EXERCISE INSTRUCTIONS
Repeat exactly, please, the opening lines of the data below, through and including the line where "create_clock -name core_clock" sits.

SOURCE RECORDS
Context: an optimization exercise on an open-source flow, tuned for small area, a short achievable clock period and few clock cycles per item. The choices shown serve that exercise and are no tape-out recipe.
In this exercise RTL edits were held to simulation tests only and were not proved equivalent to the original.
Power and IR drop assume default switching activity.

--- flow/constraint.sdc ---
create_clock -name core_clock -period 11.0 [get_ports {clk}]
set_input_delay 2.2000 -clock core_clock [delete_from_list [all_inputs] [get_ports {clk}]]
set_output_delay 2.2000 -clock core_clock [all_outputs]
set_load 0.01 [all_outputs]
--- flow/run.sh ---
#!/bin/bash
# synth_recipe.tcl (not shown) runs the flow's synth.tcl, then flattens the netlist and writes it again
# the make line also repeats each setting of config.mk as NAME=value (left out here)
make -C /OpenROAD-flow-scripts/flow DESIGN_CONFIG=/design/flow/config.mk WORK_HOME=/design/flow/orfs CLKGATE_MAP_FILE= SYNTH_SCRIPT=/design/flow/synth_recipe.tcl finish
--- flow/design.v ---
module sluice_add #(parameter W = 18) (
    input  wire [W-1:0] a,
    input  wire [W-1:0] b,
    input  wire         ci,
    output wire [W-1:0] s,
    output wire         co
);
    reg [W:0] g, p, G, P;
    integer l, i, j;
    always @(*) begin
        g = {a & b, ci};
        p = {a ^ b, 1'b0};
        G = g;
        P = p;
        for (l = 0; (1 << l) < W + 1; l = l + 1)
            for (i = 0; i < W + 1; i = i + 1)
                if (i & (1 << l)) begin
                    j = ((i >> (l + 1)) << (l + 1)) + (1 << l) - 1;
                    G[i] = G[i] | (P[i] & G[j]);
                    P[i] = P[i] & P[j];
                end
    end
    assign s  = p[W:1] ^ G[W-1:0];
    assign co = G[W];
endmodule
module sluice_lt #(parameter W = 17) (
    input  wire [W-1:0] a,
    input  wire [W-1:0] b,
    output wire         lt
);
    wire [W-1:0] s_unused;
    wire         ge;
    sluice_add #(.W(W)) u (.a(a), .b(~b), .ci(1'b1), .s(s_unused), .co(ge));
    assign lt = ~ge;
endmodule
module sluice_div #(parameter N = 2) (
    input  wire [31:0]    r,
    input  wire [2*N-1:0] b,
    input  wire [31:0]    p,
    input  wire [33:0]    p3,
    output wire [31:0]    r_out
);
    wire [31:0] rr [0:N];
    assign rr[0] = r;
    genvar i;
    generate
        for (i = 0; i < N; i = i + 1) begin : st
            sluice_div4 u (.r(rr[i]), .b(b[2*N-1-2*i -: 2]), .p(p), .p3(p3), .r_out(rr[i+1]));
        end
    endgenerate
    assign r_out = rr[N];
endmodule
Source: an optimization exercise on an open RTL-to-GDS flow (aim: small area and a short achievable clock period). Production flows keep margins and buffers that such runs may drop. Where RTL was checked, it was by simulation tests only, not by an equivalence proof against the original. Power figures rest on the tool's default switching activity, not on a simulated workload.

Design capu, start of the top module:
module capu (
    input  wire        clk,
    input  wire [31:0] cur,           
    input  wire [31:0] w1,            
    input  wire [31:0] disp,          
    input  wire [1:0]  size,          
    output wire [33:0] base,          
    output wire [33:0] top,
    output wire [33:0] rep_lo,
    output wire [33:0] rep_hi,
    output wire [33:0] addr,          
    output wire        in_bounds,     
    output wire        rep_ok,        
    input  wire [32:0] b0,            
    input  wire [32:0] t0,
    output wire [4:0]  enc_e,
    output wire [9:0]  enc_b,
    output wire [9:0]  enc_t,
    output wire [32:0] enc_base,
    output wire [32:0] enc_top
);
Settings: LEC_CHECK=0, ABC_AREA=1, CAP_MARGIN=30, CORE_MARGIN=2, CORE_UTILIZATION=40, CTS_CLUSTER_DIAMETER=100, CTS_CLUSTER_SIZE=30, SLEW_MARGIN=30; clock period 18.0 ns.
standard.sh (not shown) runs the stock make flow with config.mk's settings and CLKGATE_MAP_FILE= SYNTH_SCRIPT=/design/flow/synth_recipe.tcl, a recipe that flattens the netlist after the stock synthesis.
==> flow/flow/run.sh <==
#!/bin/bash
# Standard layout, with buf_1 port buffers and the setup repair aiming for
# 11.25 ns of slack.
set -euo pipefail
bash standard.sh "BUFFER_PORTS_ARGS=-buffer_cell sky130_fd_sc_hd__buf_1" SETUP_SLACK_MARGIN=11.25 finish > layout.log 2>&1
Next try:
==> flow/flow/run.sh (replaced) <==
#!/bin/bash
# Standard layout, with buf_1 port buffers and the setup repair aiming for
# 11 ns of slack.
set -euo pipefail
bash standard.sh "BUFFER_PORTS_ARGS=-buffer_cell sky130_fd_sc_hd__buf_1" SETUP_SLACK_MARGIN=11 finish > layout.log 2>&1
- CTS_CLUSTER_DIAMETER: 100 -> 80
- CTS_CLUSTER_SIZE: 30 -> 25
Effect:
- final area decreases by 3.7%
- non-clock buffer count decreases by 51
- wire length decreases by 2.5%
- worst hold slack degrades by 0.018 ns
- power stays flat
- area after synthesis is unchanged
- setup slack degrades by 0.16 ns
Next try:
- CORE_UTILIZATION: 40 -> 55
- CTS_CLUSTER_DIAMETER: 80 -> 100
- CTS_CLUSTER_SIZE: 25 -> 30
What happened: Total power went down by 2.9%; setup slack gains 0.0052 ns; wire length went down by 0.45%; sequential share of layout area went up by 0.15 points; area after synthesis does not change; global-route usage went up by 9.7 points; core utilization went up by 18 points.

* * *

JK:
capu, a different RTL version from the one above (not shown whole).
For scale: roughly 430 I/O pins, about 21,000 sq um of cells after synthesis.
// capu
module capu (
    input  wire        clk,
    input  wire [31:0] cur,           
    input  wire [31:0] w1,            
    input  wire [31:0] disp,          
    input  wire [1:0]  size,          
    output wire [33:0] base,          
    output wire [33:0] top,
    output wire [33:0] rep_lo,
    output wire [33:0] rep_hi,
    output wire [33:0] addr,          
    output wire        in_bounds,     
    output wire        rep_ok,        
    input  wire [32:0] b0,            
    input  wire [32:0] t0,
    output wire [4:0]  enc_e,
    output wire [9:0]  enc_b,
    output wire [9:0]  enc_t,
    output wire [32:0] enc_base,
    output wire [32:0] enc_top
);
Settings: LEC_CHECK=0, ABC_AREA=0, CAP_MARGIN=30, CORE_MARGIN=2, CORE_UTILIZATION=40, SLEW_MARGIN=30; clock period 18.0 ns.
==> flow/flow/run.sh <==
#!/bin/bash
# Standard layout, with buf_1 port buffers and the setup repair aiming for
# 11 ns of slack.
set -euo pipefail
bash standard.sh "BUFFER_PORTS_ARGS=-buffer_cell sky130_fd_sc_hd__buf_1" SETUP_SLACK_MARGIN=11 finish > layout.log 2>&1
Here is what was changed in the inputs of MS compared with JK.
Settings: a change of ABC_AREA from 0 to 1; an added CTS_CLUSTER_SIZE of 30; an added CTS_CLUSTER_DIAMETER of 100.
==> notes.md <==
- MS — area of all placed cells without fillers about 12% lower, JK as reference
- MS: power consumption is 670 uW lower than what JK reported.
- Between MS and JK, final critical path time including I/O delays and setup is lower for MS, JK comes in above that.
- MS vs. JK: wire length of the first global-routing pass went down by 16%.
- Relative to JK, wire length has decreased by 17% in MS.
- The setup slack of MS was superior to that of JK.
Relative to MS, the following input files were edited for AL:
Settings: CTS_CLUSTER_DIAMETER no longer set, was 100; CORE_UTILIZATION now 60, was 40; CTS_BUF_LIST now sky130_fd_sc_hd__clkbuf_4, previously not set; CTS_CLUSTER_SIZE no longer set, was 30.
Results
AL packs its core more tightly than MS.
The power consumed by combinational cells in AL sits about 10% above the value recorded for MS.
No run among MS and AL stopped early or left any final violation; all are clean.
Summary of AL over MS: total power climbed 260 uW, transition time at the pin with the least slew margin went up by 0.18 ns.
Changes in TR relative to AL:
Settings: clearing CTS_BUF_LIST, which used to be sky130_fd_sc_hd__clkbuf_4; swapping 60 for 40 in CORE_UTILIZATION.
==> flow/flow/run.sh <==
#!/bin/bash
# Standard layout, with buf_1 port buffers and the setup repair aiming for
# 11.5 ns of slack.
set -euo pipefail
bash standard.sh "BUFFER_PORTS_ARGS=-buffer_cell sky130_fd_sc_hd__buf_1" SETUP_SLACK_MARGIN=11.5 finish > layout.log 2>&1
==> notes.md <==
TR finished every step from synthesis to the final layout, and the layout passed the timing, design-rule and antenna checks. Post-placement cell area in TR vs AL: up about 1.9%. Re number of buffers outside the clock class in the layout: TR is about 15% up on AL. Per the comparison of TR with AL, final critical-path setup slack higher, power rose 14%. Of the two candidates, AL has the worse final worst hold slack and TR the better one. Compared with AL, TR shows a lower global routing usage summed across all routing layers. Summary — sequential cell area share, TR relative to AL: lower, by 1.9 points. Against AL, TR comes in 0.32 ns lower on arrival time at the worst endpoint. Of AL and TR, the higher starting density of the core belongs to AL.
Setup changes, TR to PW
==> flow/flow/run.sh <==
#!/bin/bash
# Standard layout, with buf_1 port buffers and the setup repair aiming for
# 10 ns of slack.
set -euo pipefail
bash standard.sh "BUFFER_PORTS_ARGS=-buffer_cell sky130_fd_sc_hd__buf_1" SETUP_SLACK_MARGIN=10 finish > layout.log 2>&1
Results
TR → PW: worst voltage drop across the vdd grid went down; part of the power in combinational logic down 5.8 points; fraction of area in registers rose 2.7 points; period utilization increased 4.4 points; time the final worst path needs with I/O delays and setup now larger. Looking only at total CTS buffers, and setting everything else aside, the lower value of TR and PW goes to PW. Per the comparison of PW with TR, setup slack has decreased, critical path depth has remained practically unchanged. Total via count in the routed design shrinks by a few percent when moving from TR to PW. When PW is measured against TR, its post-synthesis to final-layout area growth turns out 22 points lower.

* * *

P:
Starting RTL as in the previous note.
// capu
module capu (
    input  wire        clk,
    input  wire [31:0] cur,           
    input  wire [31:0] w1,            
    input  wire [31:0] disp,          
    input  wire [1:0]  size,          
    output wire [33:0] base,          
    output wire [33:0] top,
    output wire [33:0] rep_lo,
    output wire [33:0] rep_hi,
    output wire [33:0] addr,          
    output wire        in_bounds,     
    output wire        rep_ok,        
    input  wire [32:0] b0,            
    input  wire [32:0] t0,
    output wire [4:0]  enc_e,
    output wire [9:0]  enc_b,
    output wire [9:0]  enc_t,
    output wire [32:0] enc_base,
    output wire [32:0] enc_top
);
Settings: LEC_CHECK=0, ABC_AREA=1, CAP_MARGIN=30, CORE_MARGIN=2, CORE_UTILIZATION=40, SLEW_MARGIN=30; clock period 18.0 ns.
==> flow/flow/run.sh <==
#!/bin/bash
# Standard layout, with buf_1 port buffers and the setup repair aiming for
# 12 ns of slack.
set -euo pipefail
bash standard.sh "BUFFER_PORTS_ARGS=-buffer_cell sky130_fd_sc_hd__buf_1" SETUP_SLACK_MARGIN=12 finish > layout.log 2>&1
Changes in Q relative to P:
==> flow/flow/run.sh <==
#!/bin/bash
# Standard layout, with buf_1 port buffers and the setup repair aiming for
# 11 ns of slack.
set -euo pipefail
bash standard.sh "BUFFER_PORTS_ARGS=-buffer_cell sky130_fd_sc_hd__buf_1" SETUP_SLACK_MARGIN=11 finish > layout.log 2>&1
## What came out
- Q: done, clean on timing, DRC and antenna
- Diff P -> Q | layout-stage area growth over the synthesis result | decrease of 30 points
- Half-perimeter wire length after detailed placement was lower in Q than in P.
- Comparing Q against P, there is no change at all in count of port buffers added during placement.

* * *

The RTL this note starts from:
==> flow/design.v <==
module capu (
    input  wire        clk,
    input  wire [31:0] cur,           
    input  wire [31:0] w1,            
    input  wire [31:0] disp,          
    input  wire [1:0]  size,          
    output wire [33:0] base,          
    output wire [33:0] top,
    output wire [33:0] rep_lo,
    output wire [33:0] rep_hi,
    output wire [33:0] addr,          
    output wire        in_bounds,     
    output wire        rep_ok,        
    input  wire [32:0] b0,            
    input  wire [32:0] t0,
    output wire [4:0]  enc_e,
    output wire [9:0]  enc_b,
    output wire [9:0]  enc_t,
    output wire [32:0] enc_base,
    output wire [32:0] enc_top
);
    integer i;
    wire [4:0] e      = w1[31:27];
    wire       sealed = w1[6];
    wire [9:0] bm     = sealed ? {w1[26:20], 3'b000} : w1[26:17];
    wire [9:0] tm     = sealed ? {w1[19:13], 3'b000} : w1[16:7];
    wire       is22   = (e == 5'd22);
    reg [31:0] lm;                        
    always @(*)
        for (i = 0; i < 32; i = i + 1)
            lm[i] = (i < e + 10);
    wire [31:0] bmg = {22'd0, bm} << e;
    wire [31:0] tmg = {22'd0, tm} << e;
    wire kb  = ~is22 & ((cur & lm) < bmg);
    wire tlt = (tm < bm);
    wire ktp = is22 ? (tm == 10'd0) : (tlt & ~kb);    
    wire ktn = ~is22 & ~tlt & kb;                     
    wire [33:0] a;                        
    capu_add #(34) u_a (.x({2'b00, cur}), .y({{2{disp[31]}}, disp}), .ci(1'b0), .s(a));
    reg [31:0] p_r, tmg_r;
    reg [4:0]  e_r;
    reg        kb_r, ktp_r, ktn_r;
    reg [33:0] a_r;
    reg [1:0]  sz_r;
    always @(posedge clk) begin
        p_r   <= (cur & ~lm) | bmg;       
        tmg_r <= tmg;
        e_r   <= e;
        kb_r  <= kb;
        ktp_r <= ktp;
        ktn_r <= ktn;
        a_r   <= a;
        sz_r  <= size;
    end
    reg [31:0] lm_r;
    always @(*)
        for (i = 0; i < 32; i = i + 1)
            lm_r[i] = (i < e_r + 10);
    wire is22_r = (e_r == 5'd22);
    wire [31:0] hu = p_r | lm_r;          
    wire [31:0] hv = p_r & ~lm_r;         
    wire [31:0] pa, po;                   
    capu_pfx #(32) u_pa (.g({31'd0, hu[0]}), .p(hu), .o(pa));
    capu_pfx #(32) u_po (.g(hv), .p({32{1'b1}}), .o(po));
    wire [32:0] ci  = {pa, 1'b1} & ~{1'b0, lm_r};
    wire [32:0] bi  = ~{po, 1'b0} & ~{1'b0, lm_r};
    wire [32:0] pp  = {1'b0, p_r};
    wire [32:0] b33 = pp ^ ({33{kb_r}} & bi);
    wire [32:0] r33 = pp ^ ({33{~kb_r}} & ci);
    wire [32:0] t33 = ((pp & ~{1'b0, lm_r}) ^ (({33{ktp_r}} & ci) | ({33{ktn_r}} & bi))) |
                      {1'b0, tmg_r};
    wire [33:0] b_v  = {b33[32], b33};
    wire [33:0] t_v  = {ktn_r & bi[32], t33};
    wire [33:0] rh_v = {1'b0, r33};
    wire [2:0]  sm1 = (3'd1 << sz_r) - 3'd1;
    wire [34:0] a3  = {a_r[33], a_r} + {32'd0, sm1};
    wire ge_b = $signed(a_r) >= $signed(b_v);
    wire lt_t = $signed(a3) < $signed({t_v[33], t_v});
    wire lt_r = $signed(a_r) < $signed(rh_v);
    wire lt_4 = a_r[33] | ~a_r[32];       
    assign base      = b_v;
    assign rep_lo    = is22_r ? 34'd0 : b_v;
    assign top       = t_v;
    assign rep_hi    = rh_v[32] ? 34'h1_0000_0000 : rh_v;
    assign addr      = a_r;
    assign in_bounds = ge_b & lt_t;
    assign rep_ok    = (is22_r ? ~a_r[33] : ge_b) & lt_r & lt_4;
    wire [32:0] l;
    capu_add #(33) u_l (.x(t0), .y(~b0), .ci(1'b1), .s(l));
    wire [32:0] bw = l ^ t0 ^ b0;         
    wire [32:0] tor;                      
    capu_pfx #(33) u_st (.g(t0), .p({33{1'b1}}), .o(tor));
    wire [32:0] st = {tor[31:0], 1'b0};   
    reg  [32:0] lr;
    wire [32:0] lorr;
    always @(*)
        for (i = 0; i < 33; i = i + 1)
            lr[i] = l[32 - i];
    capu_pfx #(33) u_lo (.g(lr), .p({33{1'b1}}), .o(lorr));
    reg  [33:0] lor;                      
    always @(*) begin
        lor[33] = 1'b0;
        for (i = 0; i < 33; i = i + 1)
            lor[i] = lorr[32 - i];
    end
    reg [4:0] xe;
    reg [8:0] w;
    reg       nf;
    always @(*) begin
        xe = 5'd0;
        for (i = 9; i <= 30; i = i + 1) begin
            w  = l[i-1 -: 9];             
            nf = (&w[8:6] & (|w[5:0] | bw[i-9] | st[i-9])) |
                 (&w[8:7] & ~w[6] & &w[5:0] & bw[i-9] & st[i-9]);
            xe = xe | ({5{l[i] & ~lor[i+1]}} & (nf ? i - 8 : i - 9));
        end
        xe = xe | ({5{lor[31]}} & 5'd22);
    end
    reg [32:0] b0_r, tm1_r;
    reg [4:0]  xe_r;
    always @(posedge clk) begin
        b0_r  <= b0;
        tm1_r <= t0 ^ ~st;                
        xe_r  <= xe;
    end
    reg [32:0] em;                        
    always @(*)
        for (i = 0; i < 33; i = i + 1)
            em[i] = (i < xe_r);
    wire [32:0] ty = tm1_r | em;
    wire [32:0] ta;                       
    capu_pfx #(33) u_ta (.g({32'd0, ty[0]}), .p(ty), .o(ta));
    wire [9:0] wb, wt;
    capu_win u_wb (.x(b0_r), .e(xe_r), .y(wb));
    capu_win u_wt (.x(tm1_r), .e(xe_r), .y(wt));
    assign enc_e    = xe_r;
    assign enc_base = b0_r & ~em;
    assign enc_top  = ty ^ {ta[31:0], 1'b1};
    assign enc_b    = wb;
    assign enc_t    = wt + 10'd1;
endmodule
module capu_pfx #(parameter N = 32) (
    input  wire [N-1:0] g,
    input  wire [N-1:0] p,
    output wire [N-1:0] o
);
    localparam LG = $clog2(N);
    wire [N-1:0] gg [0:2*LG];
    wire [N-1:0] pp [0:2*LG];
    assign gg[0] = g;
    assign pp[0] = p;
    genvar l, i;
    generate
        for (l = 0; l < LG; l = l + 1) begin : up
            for (i = 0; i < N; i = i + 1) begin : b
                if ((i % (2 << l)) == (2 << l) - 1) begin : n
                    assign gg[l+1][i] = gg[l][i] | (pp[l][i] & gg[l][i-(1<<l)]);
                    assign pp[l+1][i] = pp[l][i] & pp[l][i-(1<<l)];
                end else begin : c
                    assign gg[l+1][i] = gg[l][i];
                    assign pp[l+1][i] = pp[l][i];
                end
            end
        end
        for (l = LG - 2; l >= 0; l = l - 1) begin : dn
            for (i = 0; i < N; i = i + 1) begin : b
                if ((i % (2 << l)) == (1 << l) - 1 && i >= (2 << l)) begin : n
                    assign gg[2*LG-1-l][i] = gg[2*LG-2-l][i] | (pp[2*LG-2-l][i] & gg[2*LG-2-l][i-(1<<l)]);
                    assign pp[2*LG-1-l][i] = pp[2*LG-2-l][i] & pp[2*LG-2-l][i-(1<<l)];
                end else begin : c
                    assign gg[2*LG-1-l][i] = gg[2*LG-2-l][i];
                    assign pp[2*LG-1-l][i] = pp[2*LG-2-l][i];
                end
            end
        end
    endgenerate
    assign o = gg[2*LG-1];
endmodule
module capu_add #(parameter N = 32) (
    input  wire [N-1:0] x,
    input  wire [N-1:0] y,
    input  wire         ci,
    output wire [N-1:0] s
);
    wire [N-1:0] p = x ^ y;
    wire [N-1:0] g = x & y;
    wire [N-1:0] c;
    capu_pfx #(N) u (.g({g[N-1:1], g[0] | (p[0] & ci)}), .p(p), .o(c));
    assign s = p ^ {c[N-2:0], ci};
endmodule
module capu_win (
    input  wire [32:0] x,
    input  wire [4:0]  e,
    output wire [9:0]  y
);
    wire [24:0] s16 = e[4] ? {8'd0, x[32:16]} : x[24:0];
    wire [16:0] s8  = e[3] ? s16[24:8] : s16[16:0];
    wire [12:0] s4  = e[2] ? s8[16:4]  : s8[12:0];
    wire [10:0] s2  = e[1] ? s4[12:2]  : s4[10:0];
    assign y = e[0] ? s2[10:1] : s2[9:0];
endmodule
clock: 18.0 ns
lec_check: 0
abc_area: 1
cap_margin: 30
core_margin: 2
core_utilization: 40
slew_margin: 30
==> flow/flow/run.sh <==
#!/bin/bash
# Standard layout, with the setup repair aiming for 11 ns of slack.
set -euo pipefail
bash standard.sh SETUP_SLACK_MARGIN=11 finish > layout.log 2>&1
Then changed:
==> flow/run.sh (new file) <==
#!/bin/bash
# synth_recipe.tcl (not shown) runs the flow's synth.tcl, then flattens the netlist and writes it again
# the make line also repeats each setting of config.mk as NAME=value (left out here)
make -C /OpenROAD-flow-scripts/flow DESIGN_CONFIG=/design/flow/config.mk WORK_HOME=/design/flow/orfs CLKGATE_MAP_FILE= SYNTH_SCRIPT=/design/flow/synth_recipe.tcl finish
removed: flow/flow/run.sh
removed: flow/standard.sh
The changed run produced a clean layout.
Setup slack gets worse by 1700 ps.
Total power is lower by 14%.
Die area is unchanged.
No functional check of the RTL was part of any run of this note.

[port drivers added, routing unchanged]
The flow's constraints put no driver on any port. The routed layouts listed below were extracted and timed again, unchanged, in two steps. Step 1 assumes that a clkbuf_16 drives the clock port and a buf_2 every other input. Step 2 moves the port delays by t, midway between the first and last clock arrival at a register: inputs arrive t later, outputs are due t later. That takes back most of the time a late clock gives input paths. a / b / c = no drivers / after step 1 / after step 2; a / b = the first two.
run	shift t [ns]	setup WS [ns]	worst setup path after step 2	latest minus earliest clock arrival (ns)
the first run of note 1	0.579	11.220 / 11.150 / 10.841	input to register	0.040 / 0.040
the second run of note 1	0.591	11.062 / 11.041 / 10.472	input to register	0.046 / 0.046
the third run of note 1	0.556	11.068 / 11.018 / 10.602	input to register	0.043 / 0.043
JK	0.664	10.382 / 10.322 / 10.151	input to register	0.019 / 0.018
MS	0.575	11.156 / 11.097 / 10.697	input to register	0.038 / 0.038
AL	0.836	10.794 / 10.741 / 10.285	input to register	0.047 / 0.048
TR	0.618	11.113 / 11.055 / 10.740	input to register	0.017 / 0.016
PW	0.619	10.312 / 10.252 / 9.747	input to register	0.015 / 0.015
P	0.641	11.059 / 10.989 / 10.846	input to register	0.020 / 0.021
Q	0.615	11.134 / 11.099 / 10.549	input to register	0.012 / 0.012
the first run of note 4	0.550	9.376 / 9.319 / 9.869	register to output	0.017 / 0.017
the second run of note 4	0.546	7.688 / 7.633 / 8.179	register to output	0.015 / 0.015
After both steps every run listed still meets setup and hold. For the second run of note 1, which loses most, drivers alone change the setup slack by -0.021 ns; drivers and shift together by -0.590 ns.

TASK ANSWER
Context: an optimization exercise on an open-source flow, tuned for small area, a short achievable clock period and few clock cycles per item. The choices shown serve that exercise and are no tape-out recipe.
In this exercise RTL edits were held to simulation tests only and were not proved equivalent to the original.
Power and IR drop assume default switching activity.

--- flow/constraint.sdc ---
create_clock -name core_clock -period 11.0 [get_ports {clk}]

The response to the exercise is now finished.